I know y'all aren't lawyers, so I shouldn't expect you to get the lawyer-speak right, but I have noticed lots and lots of misuse of this term.
"Precedent" in the context of a court's decision doesn't mean much at the trial court level.
That's because a court is only bound by the decisions of the courts ABOVE it. Since a trial court is basically the lowest court, you don't have trial courts setting "precedents" that anyone has to follow.
Appeals courts set precedent that the trial courts (aka district courts) must follow within their circuits. The Supreme Court also sets precedent that the Courts of Appeal and district courts must follow. But district courts do not set precedent that anyone else must follow.

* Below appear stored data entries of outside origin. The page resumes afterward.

$ cat src/rtl/qspiRdPkg.sv
package qspiRdPkg;

  typedef enum logic [2:0] {
    PH_IDLE,
    PH_CMD,
    PH_ADDR,
    PH_MODE,
    PH_DUMMY,
    PH_DATA,
    PH_SKIP
  } phase_t;

  // strobes from control to datapath, one cycle each
  typedef struct packed {
    logic cmdShift;
    logic addrShift;
    logic readFirst;
    logic driveHigh;
    logic driveLow;
  } strobe_t;

endpackage

$ cat src/rtl/qspiRdCtrl.sv
module qspiRdCtrl
  import qspiRdPkg::*;
#(
  parameter int CMD_W      = 8,
  parameter int ADDR_W     = 24,
  parameter int DUMMY_CLKS = 4,
  parameter logic [CMD_W-1:0] READ_CMD  = 8'hEB,
  parameter logic [3:0]       KEEP_CODE = 4'hA
) (
  input  logic             clk,
  input  logic             rstN,
  input  logic             sckRise,
  input  logic             sckFall,
  input  logic             csFall,
  input  logic             csRise,
  input  logic             csLow,
  input  logic [3:0]       ioS,
  input  logic [CMD_W-1:0] cmdNext,
  output strobe_t          stb,
  output logic             oeOn
);

  localparam int ADDR_NIB = ADDR_W / 4;
  localparam int CNT_W    = $clog2(CMD_W + ADDR_NIB + DUMMY_CLKS + 1);

  phase_t           phase;
  logic [CNT_W-1:0] cnt;
  logic             contMode;
  logic             modeKeep;
  logic             half;

  logic riseLive;
  logic fallLive;
  assign riseLive = sckRise & csLow;
  assign fallLive = sckFall & csLow;

  always_comb begin
    stb = '0;
    if (riseLive) begin
      unique case (phase)
        PH_CMD:  stb.cmdShift  = 1'b1;
        PH_ADDR: stb.addrShift = 1'b1;
        PH_MODE: stb.readFirst = (cnt == CNT_W'(1));
        default: ;
      endcase
    end
    if (fallLive && phase == PH_DATA) begin
      stb.driveHigh = ~half;
      stb.driveLow  = half;
    end
  end

  always_ff @(posedge clk) begin
    if (!rstN) begin
      phase    <= PH_IDLE;
      cnt      <= '0;
      contMode <= 1'b0;
      modeKeep <= 1'b0;
      half     <= 1'b0;
      oeOn     <= 1'b0;
    end else if (csRise) begin
      // only a transaction that reached data keeps the mode decision
      contMode <= (phase == PH_DATA) ? modeKeep : 1'b0;
      phase    <= PH_IDLE;
      half     <= 1'b0;
      oeOn     <= 1'b0;
    end else if (csFall) begin
      phase    <= contMode ? PH_ADDR : PH_CMD;
      cnt      <= '0;
      half     <= 1'b0;
      oeOn     <= 1'b0;
      modeKeep <= 1'b0;
    end else if (riseLive) begin
      unique case (phase)
        PH_CMD: begin
          if (cnt == CNT_W'(CMD_W - 1)) begin
            cnt   <= '0;
            phase <= (cmdNext == READ_CMD) ? PH_ADDR : PH_SKIP;
          end else begin
            cnt <= cnt + 1'b1;
          end
        end
        PH_ADDR: begin
          if (cnt == CNT_W'(ADDR_NIB - 1)) begin
            cnt   <= '0;
            phase <= PH_MODE;
          end else begin
            cnt <= cnt + 1'b1;
          end
        end
        PH_MODE: begin
          if (cnt == '0) begin
            modeKeep <= (ioS == KEEP_CODE);
            cnt      <= cnt + 1'b1;
          end else begin
            cnt   <= '0;
            phase <= PH_DUMMY;
          end
        end
        PH_DUMMY: begin
          if (cnt == CNT_W'(DUMMY_CLKS - 1)) begin
            cnt   <= '0;
            phase <= PH_DATA;
          end else begin
            cnt <= cnt + 1'b1;
          end
        end
        default: ;
      endcase
    end else if (fallLive && phase == PH_DATA) begin
      half <= ~half;
      oeOn <= 1'b1;
    end
  end

endmodule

I suppose any time someone decides something it can be called a "precedent". But usually, when we say that about courts, we are talking about something that has to be followed.
A court does not have to follow its own precedents, though they tend to do so, absent a good reason to change course. This tendency is called stare decisis [wikipedia.org], and it is not a requirement. The Supreme Court reverses itself fairly regularly, and that's why some people worry that Roe v. Wade (or another decision) might get overturned.
While a district court sets precedent in the sense that decisions in that same court will probably follow it, they do not set precedent that anyone outside of that court's jurisdiction needs to follow. Someone else may or may not find that judge's reasoning persuasive.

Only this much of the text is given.